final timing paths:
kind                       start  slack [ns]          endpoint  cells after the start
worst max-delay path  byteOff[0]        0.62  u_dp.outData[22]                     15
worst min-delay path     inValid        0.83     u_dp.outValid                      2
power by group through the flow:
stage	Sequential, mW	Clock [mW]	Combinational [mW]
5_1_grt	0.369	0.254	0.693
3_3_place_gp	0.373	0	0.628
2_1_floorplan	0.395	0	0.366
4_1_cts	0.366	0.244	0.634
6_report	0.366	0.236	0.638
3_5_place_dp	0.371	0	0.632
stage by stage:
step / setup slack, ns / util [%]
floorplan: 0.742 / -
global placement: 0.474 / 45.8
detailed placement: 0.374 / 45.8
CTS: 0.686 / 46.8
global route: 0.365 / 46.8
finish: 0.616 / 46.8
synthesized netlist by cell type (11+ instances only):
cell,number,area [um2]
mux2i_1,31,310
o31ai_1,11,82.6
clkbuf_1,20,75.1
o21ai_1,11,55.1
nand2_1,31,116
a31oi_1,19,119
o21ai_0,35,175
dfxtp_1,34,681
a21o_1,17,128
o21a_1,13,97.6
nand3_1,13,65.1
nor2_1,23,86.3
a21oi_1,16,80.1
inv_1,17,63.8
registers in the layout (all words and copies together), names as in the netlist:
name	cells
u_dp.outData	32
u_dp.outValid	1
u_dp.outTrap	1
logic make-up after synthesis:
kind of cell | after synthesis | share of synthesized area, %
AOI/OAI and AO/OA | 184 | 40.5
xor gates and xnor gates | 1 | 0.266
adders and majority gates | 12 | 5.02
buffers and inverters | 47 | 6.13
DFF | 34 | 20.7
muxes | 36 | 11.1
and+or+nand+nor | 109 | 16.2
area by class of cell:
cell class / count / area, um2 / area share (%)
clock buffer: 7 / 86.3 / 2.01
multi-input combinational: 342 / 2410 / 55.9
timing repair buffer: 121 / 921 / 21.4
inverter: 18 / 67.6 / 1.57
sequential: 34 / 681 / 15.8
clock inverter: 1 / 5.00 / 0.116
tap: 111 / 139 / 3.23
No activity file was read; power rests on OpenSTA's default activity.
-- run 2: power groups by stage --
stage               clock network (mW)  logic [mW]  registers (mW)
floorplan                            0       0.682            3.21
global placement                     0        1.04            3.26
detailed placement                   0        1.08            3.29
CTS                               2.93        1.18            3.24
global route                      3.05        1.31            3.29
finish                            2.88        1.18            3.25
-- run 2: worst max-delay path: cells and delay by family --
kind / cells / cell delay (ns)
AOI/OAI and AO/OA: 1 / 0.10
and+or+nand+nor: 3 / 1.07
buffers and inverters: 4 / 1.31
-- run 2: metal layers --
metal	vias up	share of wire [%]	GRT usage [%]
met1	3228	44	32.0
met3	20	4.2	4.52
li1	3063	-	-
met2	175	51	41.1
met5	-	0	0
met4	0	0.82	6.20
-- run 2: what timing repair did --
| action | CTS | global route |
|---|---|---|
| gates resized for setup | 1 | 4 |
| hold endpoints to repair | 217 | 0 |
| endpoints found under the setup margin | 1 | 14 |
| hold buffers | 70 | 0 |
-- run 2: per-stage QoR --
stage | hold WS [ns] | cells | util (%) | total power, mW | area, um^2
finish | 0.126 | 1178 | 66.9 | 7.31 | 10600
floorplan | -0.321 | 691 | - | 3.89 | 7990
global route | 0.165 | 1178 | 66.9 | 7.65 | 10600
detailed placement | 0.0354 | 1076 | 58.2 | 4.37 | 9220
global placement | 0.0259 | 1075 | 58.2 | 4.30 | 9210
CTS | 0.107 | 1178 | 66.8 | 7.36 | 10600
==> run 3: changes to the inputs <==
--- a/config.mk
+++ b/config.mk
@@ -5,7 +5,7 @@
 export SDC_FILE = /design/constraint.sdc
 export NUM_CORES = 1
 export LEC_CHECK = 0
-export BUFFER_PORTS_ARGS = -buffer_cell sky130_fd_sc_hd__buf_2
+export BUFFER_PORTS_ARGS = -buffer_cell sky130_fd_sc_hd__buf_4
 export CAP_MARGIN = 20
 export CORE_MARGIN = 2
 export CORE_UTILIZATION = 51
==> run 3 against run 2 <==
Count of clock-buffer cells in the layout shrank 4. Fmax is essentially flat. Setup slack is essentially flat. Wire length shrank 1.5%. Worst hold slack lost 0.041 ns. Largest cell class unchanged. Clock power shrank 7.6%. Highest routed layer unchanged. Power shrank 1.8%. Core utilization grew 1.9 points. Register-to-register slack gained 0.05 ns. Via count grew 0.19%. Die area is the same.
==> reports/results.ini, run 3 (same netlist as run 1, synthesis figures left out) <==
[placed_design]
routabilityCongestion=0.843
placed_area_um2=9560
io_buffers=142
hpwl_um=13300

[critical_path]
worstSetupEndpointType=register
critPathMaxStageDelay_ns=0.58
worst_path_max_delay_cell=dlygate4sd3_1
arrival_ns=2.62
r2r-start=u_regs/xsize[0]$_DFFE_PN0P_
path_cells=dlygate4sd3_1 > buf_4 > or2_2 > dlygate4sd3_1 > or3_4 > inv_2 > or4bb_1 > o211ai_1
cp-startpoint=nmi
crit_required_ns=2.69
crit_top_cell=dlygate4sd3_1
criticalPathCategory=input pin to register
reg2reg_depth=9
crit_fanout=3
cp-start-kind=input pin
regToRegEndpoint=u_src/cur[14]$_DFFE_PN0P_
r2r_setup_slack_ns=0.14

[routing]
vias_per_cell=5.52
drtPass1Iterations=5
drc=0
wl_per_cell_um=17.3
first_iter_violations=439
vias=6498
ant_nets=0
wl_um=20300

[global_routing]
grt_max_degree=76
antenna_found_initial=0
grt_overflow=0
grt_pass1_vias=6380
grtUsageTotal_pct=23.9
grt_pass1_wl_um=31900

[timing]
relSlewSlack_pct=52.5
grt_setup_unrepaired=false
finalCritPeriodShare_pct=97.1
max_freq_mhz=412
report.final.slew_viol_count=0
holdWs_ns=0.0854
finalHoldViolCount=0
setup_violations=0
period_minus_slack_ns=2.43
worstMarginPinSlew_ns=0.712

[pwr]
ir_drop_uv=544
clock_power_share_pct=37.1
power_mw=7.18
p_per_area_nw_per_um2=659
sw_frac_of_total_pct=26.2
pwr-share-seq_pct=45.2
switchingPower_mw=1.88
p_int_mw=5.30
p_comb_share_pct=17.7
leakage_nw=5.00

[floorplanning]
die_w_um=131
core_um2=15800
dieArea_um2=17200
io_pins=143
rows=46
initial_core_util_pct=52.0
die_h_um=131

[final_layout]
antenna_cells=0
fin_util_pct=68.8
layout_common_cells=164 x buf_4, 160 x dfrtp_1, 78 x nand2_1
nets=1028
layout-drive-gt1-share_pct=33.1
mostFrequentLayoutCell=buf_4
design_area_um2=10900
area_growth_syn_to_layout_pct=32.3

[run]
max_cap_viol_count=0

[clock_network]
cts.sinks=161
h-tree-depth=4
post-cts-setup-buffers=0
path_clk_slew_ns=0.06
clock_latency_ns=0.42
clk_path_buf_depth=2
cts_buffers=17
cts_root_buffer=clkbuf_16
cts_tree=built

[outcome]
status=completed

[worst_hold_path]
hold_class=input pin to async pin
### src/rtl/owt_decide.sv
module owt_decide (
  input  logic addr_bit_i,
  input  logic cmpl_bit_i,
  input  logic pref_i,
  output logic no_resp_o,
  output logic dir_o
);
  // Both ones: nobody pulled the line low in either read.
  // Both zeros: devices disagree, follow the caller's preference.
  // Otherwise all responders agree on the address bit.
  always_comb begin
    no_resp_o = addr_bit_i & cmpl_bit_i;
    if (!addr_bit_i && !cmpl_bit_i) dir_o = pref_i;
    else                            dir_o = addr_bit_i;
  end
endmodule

-*-*-

■ Brief: For this task, copy every line of the material in which "netlist" appears.

■ Expected answer:
synthesized netlist by cell type (11+ instances only):
registers in the layout (all words and copies together), names as in the netlist:
==> reports/results.ini, run 3 (same netlist as run 1, synthesis figures left out) <==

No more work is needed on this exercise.